## [The problem]
Using the material that follows, output exactly the lines from the one containing "case (host_address)" through the one containing "export IMPL_overflow=0", with both ends kept.

## [Excerpted records]
$ cat src/rtl/psw_ctx_stack_if.sv
// SFR-bus, ALU-flag and context-stack signals of the PSW block.
// The master drives the requests; the slave (the PSW) returns its status.
interface psw_ctx_stack_if #(
   parameter int ACC_WIDTH = 8,
   parameter int CTX_DEPTH = 4
);
   localparam int LW = $clog2(CTX_DEPTH + 1);

   logic                 carry_in;
   logic                 aux_carry_in;
   logic                 overflow_in;
   logic [1:0]           flag_set;
   logic [7:0]           data_in;
   logic                 bit_in;
   logic [7:0]           addr;
   logic                 write_en;
   logic                 write_bit_en;
   logic [ACC_WIDTH-1:0] acc_in;
   logic                 ctx_push;
   logic                 ctx_pop;
   logic                 err_clr;
   logic [7:0]           psw_data;
   logic [1:0]           bank_sel;
   logic [LW-1:0]        ctx_level;
   logic                 ctx_full;
   logic                 ctx_empty;
   logic                 ctx_ovf;
   logic                 ctx_unf;

   modport master (
      output carry_in, aux_carry_in, overflow_in, flag_set, data_in, bit_in,
             addr, write_en, write_bit_en, acc_in, ctx_push, ctx_pop, err_clr,
      input  psw_data, bank_sel, ctx_level, ctx_full, ctx_empty, ctx_ovf, ctx_unf
   );

   modport slave (
      input  carry_in, aux_carry_in, overflow_in, flag_set, data_in, bit_in,
             addr, write_en, write_bit_en, acc_in, ctx_push, ctx_pop, err_clr,
      output psw_data, bank_sel, ctx_level, ctx_full, ctx_empty, ctx_ovf, ctx_unf
   );
endinterface
==> src/rtl/div_pkg.sv <==
// Shared types and constants for the sequential 4-bit restoring divider.
package div_pkg;

  typedef enum logic [1:0] {
    IDLE = 2'd0,
    CALC = 2'd1,
    DONE = 2'd2
  } div_state_e;

  localparam int unsigned DIV_ITERATIONS = 4;
  localparam logic [3:0]  DBZ_QUOTIENT   = 4'hF;

endpackage

==> src/rtl/subtractor_4bit.sv <==
// 4-bit subtractor: diff = a - b - bin, bout is the borrow out of the MSB.
module subtractor_4bit (
  input  logic [3:0] a,
  input  logic [3:0] b,
  input  logic       bin,
  output logic [3:0] diff,
  output logic       bout
);

  logic [4:0] full;

  assign full = {1'b0, a} - {1'b0, b} - {4'b0000, bin};
  assign diff = full[3:0];
  assign bout = full[4];

endmodule

==> src/rtl/divider_4bit_seq.sv <==
// Sequential 4-bit unsigned restoring divider: one quotient bit per CALC cycle,
// divide-by-zero short-circuits straight to DONE.
module divider_4bit_seq
  import div_pkg::*;
(
  input  logic       clk,
  input  logic       rst,
  input  logic       start,
  input  logic [3:0] dividend,
  input  logic [3:0] divisor,
  output logic       busy,
  output logic       done,
  output logic [3:0] quotient,
  output logic [3:0] remainder,
  output logic       div_by_zero
);

  localparam int unsigned CntW = $clog2(DIV_ITERATIONS);
  localparam logic [CntW-1:0] CntLast = CntW'(DIV_ITERATIONS - 1);

  div_state_e    state_q, state_d;
  logic [3:0]    q_q, q_d;
  logic [3:0]    r_q, r_d;
  logic [3:0]    d_q, d_d;
  logic [CntW-1:0] cnt_q, cnt_d;
  logic [3:0]    quotient_q, quotient_d;
  logic [3:0]    remainder_q, remainder_d;
  logic          dbz_q, dbz_d;

  logic [4:0] s;
  logic [3:0] diff;
  logic       bout;
  logic       take;
  logic [3:0] q_next;
  logic [3:0] r_next;

  // Shifted partial remainder; bit 4 set means it already exceeds any 4-bit divisor.
  assign s = {r_q, q_q[3]};

  subtractor_4bit u_sub (
    .a   (s[3:0]),
    .b   (d_q),
    .bin (1'b0),
    .diff(diff),
    .bout(bout)
  );

  assign take   = s[4] | ~bout;
  assign q_next = {q_q[2:0], take};
  assign r_next = take ? diff : s[3:0];

  always_comb begin
    state_d     = state_q;
    q_d         = q_q;
    r_d         = r_q;
    d_d         = d_q;
    cnt_d       = cnt_q;
    quotient_d  = quotient_q;
    remainder_d = remainder_q;
    dbz_d       = dbz_q;
    unique case (state_q)
      IDLE: begin
        if (start) begin
          if (divisor != 4'd0) begin
            q_d     = dividend;
            d_d     = divisor;
            r_d     = 4'd0;
            cnt_d   = '0;
            state_d = CALC;
          end else begin
            quotient_d  = DBZ_QUOTIENT;
            remainder_d = dividend;
            dbz_d       = 1'b1;
            state_d     = DONE;
          end
        end
      end
      CALC: begin
        q_d   = q_next;
        r_d   = r_next;
        cnt_d = cnt_q + 1'b1;
        if (cnt_q == CntLast) begin
          quotient_d  = q_next;
          remainder_d = r_next;
          dbz_d       = 1'b0;
          state_d     = DONE;
        end
      end
      DONE:    state_d = IDLE;
      default: state_d = IDLE;
    endcase
  end

  always_ff @(posedge clk) begin
    if (rst) begin
      state_q     <= IDLE;
      q_q         <= 4'd0;
      r_q         <= 4'd0;
      d_q         <= 4'd0;
      cnt_q       <= '0;
      quotient_q  <= 4'd0;
      remainder_q <= 4'd0;
      dbz_q       <= 1'b0;
    end else begin
      state_q     <= state_d;
      q_q         <= q_d;
      r_q         <= r_d;
      d_q         <= d_d;
      cnt_q       <= cnt_d;
      quotient_q  <= quotient_d;
      remainder_q <= remainder_d;
      dbz_q       <= dbz_d;
    end
  end

  assign busy        = (state_q == CALC);
  assign done        = (state_q == DONE);
  assign quotient    = quotient_q;
  assign remainder   = remainder_q;
  assign div_by_zero = dbz_q;

endmodule
<file path="src/rtl/sysid_check_pkg.sv">
// Shared types and constants for the sysid checker: FSM states, status word layout,
// host address map and the status packing helper.
package sysid_check_pkg;

  typedef enum logic [2:0] {
    StIdle = 3'd0,
    StRdId = 3'd1,
    StRdTs = 3'd2,
    StEval = 3'd3,
    StWait = 3'd4
  } state_e;

  localparam int unsigned StatIdOkBit   = 0;
  localparam int unsigned StatIdFailBit = 1;
  localparam int unsigned StatBusyBit   = 2;
  localparam int unsigned StatRetryLsb  = 8;
  localparam int unsigned RetryW        = 4;
  localparam int unsigned WaitCntW      = 24;

  localparam logic [1:0] AddrId     = 2'd0;
  localparam logic [1:0] AddrTs     = 2'd1;
  localparam logic [1:0] AddrStatus = 2'd2;
  localparam logic [1:0] AddrRsvd   = 2'd3;

  function automatic logic [31:0] pack_status(input logic              ok,
                                              input logic              fail,
                                              input logic              busy,
                                              input logic [RetryW-1:0] retry);
    logic [31:0] s;
    s                           = '0;
    s[StatIdOkBit]              = ok;
    s[StatIdFailBit]            = fail;
    s[StatBusyBit]              = busy;
    s[StatRetryLsb +: RetryW]   = retry;
    return s;
  endfunction

endpackage

</file>
<file path="src/rtl/sysid_rr_arb.sv">
// Two-requester round-robin arbiter for the shared sysid port. Priority only
// flips when both sides request in the same cycle; the checker wins first.
module sysid_rr_arb (
  input  logic clk_i,
  input  logic rst_i,
  input  logic req_chk_i,
  input  logic req_host_i,
  output logic gnt_chk_o,
  output logic gnt_host_o
);

  // ptr_q = 1 means the host holds priority on the next conflict.
  logic ptr_q, ptr_d;
  logic conflict;

  always_comb begin
    conflict   = req_chk_i & req_host_i;
    gnt_chk_o  = req_chk_i & (~req_host_i | ~ptr_q);
    gnt_host_o = req_host_i & (~req_chk_i | ptr_q);
    ptr_d      = conflict ? ~ptr_q : ptr_q;
  end

  always_ff @(posedge clk_i or posedge rst_i) begin
    if (rst_i) begin
      ptr_q <= 1'b0;
    end else begin
      ptr_q <= ptr_d;
    end
  end

endmodule

</file>
<file path="src/rtl/sysid_check_ctrl.sv">
// Periodically reads the sysid slave (ID and timestamp), compares against expected
// values with retry/sticky-fail tracking, and shares the sysid port with a host reader.
module sysid_check_ctrl
  import sysid_check_pkg::*;
#(
  parameter logic [31:0] EXPECTED_ID    = 32'd0,
  parameter logic [31:0] EXPECTED_TS    = 32'd1543892682,
  parameter int unsigned RECHECK_CYCLES = 1_000_000,
  parameter int unsigned MAX_RETRIES    = 3
) (
  input  logic        clock,
  input  logic        reset,
  input  logic [1:0]  host_address,
  input  logic        host_read,
  output logic        host_waitrequest,
  output logic [31:0] host_readdata,
  output logic        host_readdatavalid,
  output logic        sid_address,
  input  logic [31:0] sid_readdata,
  output logic        id_ok,
  output logic        id_fail,
  output logic        check_busy
);

  localparam logic [WaitCntW-1:0] RecheckLoad = WaitCntW'(RECHECK_CYCLES);
  localparam logic [WaitCntW-1:0] WaitOne     = WaitCntW'(1);
  localparam logic [RetryW-1:0]   MaxRetry    = RetryW'(MAX_RETRIES);
  localparam logic [RetryW-1:0]   RetryOne    = RetryW'(1);

  state_e              state_q, state_d;
  logic                id_ok_q, id_ok_d;
  logic                id_fail_q, id_fail_d;
  logic [RetryW-1:0]   retry_q, retry_d;
  logic [WaitCntW-1:0] wait_cnt_q, wait_cnt_d;
  logic [31:0]         id_word_q, id_word_d;
  logic [31:0]         ts_word_q, ts_word_d;
  logic [31:0]         rdata_q, rdata_d;
  logic                rvalid_q, rvalid_d;

  logic              chk_req, host_req;
  logic              gnt_chk, gnt_host;
  logic              host_accept;
  logic              words_match;
  logic [RetryW-1:0] retry_inc;
  logic [31:0]       status_word;

  sysid_rr_arb u_arb (
    .clk_i      (clock),
    .rst_i      (reset),
    .req_chk_i  (chk_req),
    .req_host_i (host_req),
    .gnt_chk_o  (gnt_chk),
    .gnt_host_o (gnt_host)
  );

  // Port sharing: only ID/timestamp host reads compete for the sysid slave.
  always_comb begin
    check_busy       = (state_q == StRdId) || (state_q == StRdTs);
    chk_req          = check_busy;
    host_req         = host_read & ~host_address[1];
    host_waitrequest = host_req & ~gnt_host;
    host_accept      = host_read & ~host_waitrequest;
    if (gnt_host) begin
      sid_address = host_address[0];
    end else begin
      sid_address = gnt_chk & (state_q == StRdTs);
    end
  end

  always_comb begin
    words_match = (id_word_q == EXPECTED_ID) && (ts_word_q == EXPECTED_TS);
    retry_inc   = (retry_q >= MaxRetry) ? MaxRetry : (retry_q + RetryOne);
    status_word = pack_status(id_ok_q, id_fail_q, check_busy, retry_q);
  end

  // Checker FSM next state.
  always_comb begin
    state_d    = state_q;
    id_ok_d    = id_ok_q;
    id_fail_d  = id_fail_q;
    retry_d    = retry_q;
    wait_cnt_d = wait_cnt_q;
    id_word_d  = id_word_q;
    ts_word_d  = ts_word_q;

    unique case (state_q)
      StIdle: begin
        state_d = StRdId;
      end
      StRdId: begin
        if (gnt_chk) begin
          id_word_d = sid_readdata;
          state_d   = StRdTs;
        end
      end
      StRdTs: begin
        if (gnt_chk) begin
          ts_word_d = sid_readdata;
          state_d   = StEval;
        end
      end
      StEval: begin
        if (words_match) begin
          id_ok_d    = 1'b1;
          retry_d    = '0;
          wait_cnt_d = RecheckLoad;
          state_d    = StWait;
        end else begin
          id_ok_d = 1'b0;
          retry_d = retry_inc;
          if (retry_inc == MaxRetry) begin
            id_fail_d  = 1'b1;
            wait_cnt_d = RecheckLoad;
            state_d    = StWait;
          end else begin
            state_d = StRdId;
          end
        end
      end
      StWait: begin
        // Counter was loaded on entry, so a load of N spends exactly N cycles here.
        if (wait_cnt_q != '0) begin
          wait_cnt_d = wait_cnt_q - WaitOne;
        end
        if (wait_cnt_q <= WaitOne) begin
          state_d = StRdId;
        end
      end
      default: begin
        state_d = StIdle;
      end
    endcase
  end

  // Host read data path: one-cycle registered response.
  always_comb begin
    rvalid_d = host_accept;
    rdata_d  = rdata_q;
    if (host_accept) begin
      case (host_address)
        AddrId, AddrTs: rdata_d = sid_readdata;
        AddrStatus:     rdata_d = status_word;
        default:        rdata_d = '0;
      endcase
    end
  end

  always_ff @(posedge clock or posedge reset) begin
    if (reset) begin
      state_q    <= StIdle;
      id_ok_q    <= 1'b0;
      id_fail_q  <= 1'b0;
      retry_q    <= '0;
      wait_cnt_q <= '0;
      id_word_q  <= '0;
      ts_word_q  <= '0;
      rdata_q    <= '0;
      rvalid_q   <= 1'b0;
    end else begin
      state_q    <= state_d;
      id_ok_q    <= id_ok_d;
      id_fail_q  <= id_fail_d;
      retry_q    <= retry_d;
      wait_cnt_q <= wait_cnt_d;
      id_word_q  <= id_word_d;
      ts_word_q  <= ts_word_d;
      rdata_q    <= rdata_d;
      rvalid_q   <= rvalid_d;
    end
  end

  assign id_ok              = id_ok_q;
  assign id_fail            = id_fail_q;
  assign host_readdata      = rdata_q;
  assign host_readdatavalid = rvalid_q;

endmodule
</file>
<file path="config.mk">
export PLATFORM = sky130hd
export DESIGN_NAME = sysid_check_ctrl
export DESIGN_NICKNAME = d
export VERILOG_FILES = /design/src/rtl/sysid_check_pkg.sv /design/src/rtl/sysid_rr_arb.sv /design/src/rtl/sysid_check_ctrl.sv
export SDC_FILE = /design/constraint.sdc
export NUM_CORES = 1
export LEC_CHECK = 0
export ABC_AREA = 1
export CORE_AREA = 5 5 115 117
export DETAILED_ROUTE_END_ITERATION = 8
export DIE_AREA = 0 0 120 122
export MAX_ROUTING_LAYER = met4
export PLACE_DENSITY = 0.73
export RECOVER_POWER = 25
export SETUP_SLACK_MARGIN = 0.02
export SYNTH_ARGS = -nofsm -noshare
export SYNTH_HDL_FRONTEND = slang
export SYNTH_SLANG_ARGS = --single-unit
</file>
<file path="constraint.sdc">
create_clock -name clock -period 7.6 [get_ports clock]
set_clock_uncertainty 0.1 [all_clocks]
set_input_delay 1.52 -clock clock [delete_from_list [all_inputs] [get_ports clock]]
set_output_delay 1.52 -clock clock [all_outputs]
set_load 0.1 [all_outputs]
</file>
==> results.sh <==
export IMPL_die_height_um=122
export IMPL_port_buffer_count=74
export IMPL_setup_viol=0
export IMPL_antenna_found_initial=0
export IMPL_final_max_slew_viol_count=46
export IMPL_r2r_cells=9
export IMPL_yosysUniqueCellTypes=31
export IMPL_clkTransAtPathRegs_ns=0.05
export IMPL_clock_latency_ns=0.42
export IMPL_overflow=0
export IMPL_synth_top_area_cell="dfrtp_1"
export IMPL_cp_data_required_time_ns=5.98
export IMPL_yosysWarningCount=0
export IMPL_drive_gt1_share_pct=7.59
export IMPL_seq_area_frac_synth_pct=54.3
export IMPL_hold_path_class="flip-flop to flip-flop"
export IMPL_rrSetupSlack_ns=5.26
export IMPL_worst_pin_slew_ns=2.01
export IMPL_place_ws_ns=1.79
export IMPL_die_area_um2=14600
export IMPL_violations="capacitance limit, slew limit"
export IMPL_hold_violations=0
export IMPL_synth_seq_cells=131
export IMPL_power_density_nw_per_um2=430
export IMPL_vias=4958
export IMPL_clock_fmax_mhz=171
export IMPL_ios=75
export IMPL_cts_max_path_buffers=2
export IMPL_period_share_pct=76.9
export IMPL_wl_met2_um=6520
export IMPL_stdcell_area_um2=7420
export IMPL_crit_path_end_kind="output pin"
export IMPL_wl_met3_um=622
export IMPL_r2r_end="wait_cnt_q[12]"
export IMPL_synth_nets=787
export IMPL_avgRoutedWirePerCell_um=13.7
export IMPL_core_area_um2=12300
export IMPL_setup_ws_ns=1.75
export IMPL_drtIter0Drc=484
export IMPL_placed_area_um2=6870
export IMPL_fp_dieW_um=120
export IMPL_total_power_uw=3190
export IMPL_maxUsedRoutingLayer="met4"
export IMPL_antenna_violating_nets_post_route=0
export IMPL_hold_depth=2
export IMPL_grt_total_usage_pct=19.9
export IMPL_dr_pass1_iters=7
export IMPL_path_class="primary input to output pin"
export IMPL_ctsResizeCount=0
export IMPL_arrival_ns=4.23
export IMPL_syn_area_um2=6030
export IMPL_drc=0
export IMPL_clock_root_buffer="clkbuf_16"
export IMPL_initial_core_util_pct=49.2
export IMPL_grt_pass1_wl_um=22700
export IMPL_final_nets=862
export IMPL_ir_drop_mv=0.427
export IMPL_synth_cells=746
export IMPL_drt_total_wl_um=13400
export IMPL_slew_headroom_pct=-34.9
export IMPL_synth_top_area_share_pct=54.3
export IMPL_postCtsHoldBufs=0
export IMPL_clock_sinks=131
export IMPL_rsz0062_at_grt="false"
export IMPL_hp_start="wait_cnt_q[1]"
export IMPL_status="finished with violations"
export IMPL_row_count=41
export IMPL_nFillCells=1077
export IMPL_cts_setup_buffers=0
export IMPL_antennaDiodeCount=0
export IMPL_area_growth_pct=23.0
export IMPL_via_per_inst=5.06
export IMPL_r2r_start="retry_q[0]"
export IMPL_grt_max_degree=88
export IMPL_finalSetupTns_ns=0
export IMPL_grt_pass1_vias=4887
export IMPL_cts_buffers=17
export IMPL_synth_area_per_cell_um2=8.09
export IMPL_worstSetupStartpointType="primary input"
export IMPL_cp_max_fo=65
export IMPL_finalCriticalPeriod_ns=5.85
export IMPL_p_leak_uw=0.00368
export IMPL_finalWeightedCongestion=0.858
export IMPL_wl_met1_um=6000
export IMPL_cts_htree_levels=4
export IMPL_tritoncts="built"
export IMPL_synth_area_leaders="dfrtp_1, nand2_1, o21ai_0, inv_1, nor2_1"
export IMPL_maxCapViolCount=1
export IMPL_hpwl_um=9240
export IMPL_min_to="wait_cnt_q[1]"
stage by stage:
stage	utilization [%]	instances	hold WS [ns]
final	60.5	980	0.380
after global routing	60.5	980	0.402
after CTS	60.6	980	0.381
after detailed placement	56.0	952	0.364
after global placement	56.0	952	0.366
after floorplan	-	746	0.349
state kept, by name, indices dropped and copies added, names as in the netlist:
signal / flops
retry_q: 4
id_word_q: 32
ts_word_q: 32
state_q: 3
id_fail: 1
host_readdatavalid: 1
id_ok: 1
host_readdata: 32
u_arb.ptr_q: 1
wait_cnt_q: 24
Yosys cell counts (all sizes together):
cell type,n
buf,17
nand4,7
o22ai,7
nor4,1
nand3b,2
clkinv,1
nand3,23
xor2,5
clkbuf,4
o21a,2
dfrtp,131
nor2,91
nand2,235
a21oi,4
o21ai,107
inv,100
nor3,5
ha,4
kinds of logic after synthesis:
family	count (synthesis)	share of synthesized area [%]
buffers and inverters	122	8.32
and+or+nand+nor	364	25.5
AOI/OAI and AO/OA	120	10.3
xor gates and xnor gates	5	0.726
adders and majority gates	4	0.830
DFF	131	54.3
cell type report:
cell class                      count  area (um^2)  share of cell area (%)
Multi-Input combinational cell    493         2250                    30.3
Clock inverter                      5         78.8                    1.06
Clock buffer                       23          478                    6.44
Inverter                          101          384                    5.18
Sequential cell                   131         3280                    44.2
Timing Repair Buffer               77          763                    10.3
Tap cell                          150          188                    2.53
routing by layer:
metal	vias up	track usage (%)
li1	2464	-
met1	2343	24.6
met2	123	32.1
met3	28	5.06
met4	0	7.09
met5	-	-
worst max-delay path, cell delays in order:
cell,delay (ns)
clkdlybuf4s50_1,0.58
nor2_2,0.26
nand2_1,0.14
nand4_1,0.09
buf_4,0.45
o21ai_0,0.16
clkdlybuf4s50_1,1.00
how the worst max path moves through the flow:
stage | start | to | slack, ns
global placement | host_address[1] | sid_address | 1.82
floorplan | host_address[1] | sid_address | 1.77
global route | host_address[1] | sid_address | 1.52
finish | host_address[1] | sid_address | 1.75
detailed placement | host_address[1] | sid_address | 1.79
CTS | host_address[1] | sid_address | 1.75
layout by cell type, fill, tap and decap left out:
| master | instances |
|---|---|
| nand2_1 | 226 |
| dfrtp_1 | 131 |
| o21ai_0 | 100 |
| inv_1 | 90 |
| nor2_1 | 80 |
| clkdlybuf4s50_1 | 73 |
| nand3_1 | 21 |
| clkbuf_16 | 17 |
| nor2_2 | 8 |
| inv_2 | 8 |
| nand4_1 | 7 |
| o22ai_1 | 7 |
| o21ai_1 | 6 |
| nand2_2 | 5 |
| nor3_1 | 5 |
| xor2_1 | 5 |
| nand2_4 | 4 |
| ha_1 | 4 |
| a21oi_1 | 3 |
| clkbuf_1 | 3 |
| clkbuf_8 | 3 |
| buf_4 | 3 |
| clkinvlp_2 | 2 |
| nor2_4 | 2 |
| nand3_2 | 2 |
| o21a_1 | 2 |
| nand3b_1 | 2 |
| bufinv_16 | 2 |
| clkinv_2 | 2 |
| nor2_8 | 1 |
| inv_4 | 1 |
| a21oi_2 | 1 |
| o21ai_2 | 1 |
| nor4_1 | 1 |
| clkinv_4 | 1 |
| dlygate4sd3_1 | 1 |
power breakdown:
group | leakage (uW) | switching [uW] | internal [uW]
logic | 0.00176 | 935 | 343
registers | 0.00164 | 161 | 966
clock network | 0.000275 | 282 | 500
Note: power is estimated with default switching activity, not from simulation.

## [Exercise output]
      case (host_address)
        AddrId, AddrTs: rdata_d = sid_readdata;
        AddrStatus:     rdata_d = status_word;
        default:        rdata_d = '0;
      endcase
    end
  end

  always_ff @(posedge clock or posedge reset) begin
    if (reset) begin
      state_q    <= StIdle;
      id_ok_q    <= 1'b0;
      id_fail_q  <= 1'b0;
      retry_q    <= '0;
      wait_cnt_q <= '0;
      id_word_q  <= '0;
      ts_word_q  <= '0;
      rdata_q    <= '0;
      rvalid_q   <= 1'b0;
    end else begin
      state_q    <= state_d;
      id_ok_q    <= id_ok_d;
      id_fail_q  <= id_fail_d;
      retry_q    <= retry_d;
      wait_cnt_q <= wait_cnt_d;
      id_word_q  <= id_word_d;
      ts_word_q  <= ts_word_d;
      rdata_q    <= rdata_d;
      rvalid_q   <= rvalid_d;
    end
  end

  assign id_ok              = id_ok_q;
  assign id_fail            = id_fail_q;
  assign host_readdata      = rdata_q;
  assign host_readdatavalid = rvalid_q;

endmodule
</file>
<file path="config.mk">
export PLATFORM = sky130hd
export DESIGN_NAME = sysid_check_ctrl
export DESIGN_NICKNAME = d
export VERILOG_FILES = /design/src/rtl/sysid_check_pkg.sv /design/src/rtl/sysid_rr_arb.sv /design/src/rtl/sysid_check_ctrl.sv
export SDC_FILE = /design/constraint.sdc
export NUM_CORES = 1
export LEC_CHECK = 0
export ABC_AREA = 1
export CORE_AREA = 5 5 115 117
export DETAILED_ROUTE_END_ITERATION = 8
export DIE_AREA = 0 0 120 122
export MAX_ROUTING_LAYER = met4
export PLACE_DENSITY = 0.73
export RECOVER_POWER = 25
export SETUP_SLACK_MARGIN = 0.02
export SYNTH_ARGS = -nofsm -noshare
export SYNTH_HDL_FRONTEND = slang
export SYNTH_SLANG_ARGS = --single-unit
</file>
<file path="constraint.sdc">
create_clock -name clock -period 7.6 [get_ports clock]
set_clock_uncertainty 0.1 [all_clocks]
set_input_delay 1.52 -clock clock [delete_from_list [all_inputs] [get_ports clock]]
set_output_delay 1.52 -clock clock [all_outputs]
set_load 0.1 [all_outputs]
</file>
==> results.sh <==
export IMPL_die_height_um=122
export IMPL_port_buffer_count=74
export IMPL_setup_viol=0
export IMPL_antenna_found_initial=0
export IMPL_final_max_slew_viol_count=46
export IMPL_r2r_cells=9
export IMPL_yosysUniqueCellTypes=31
export IMPL_clkTransAtPathRegs_ns=0.05
export IMPL_clock_latency_ns=0.42
export IMPL_overflow=0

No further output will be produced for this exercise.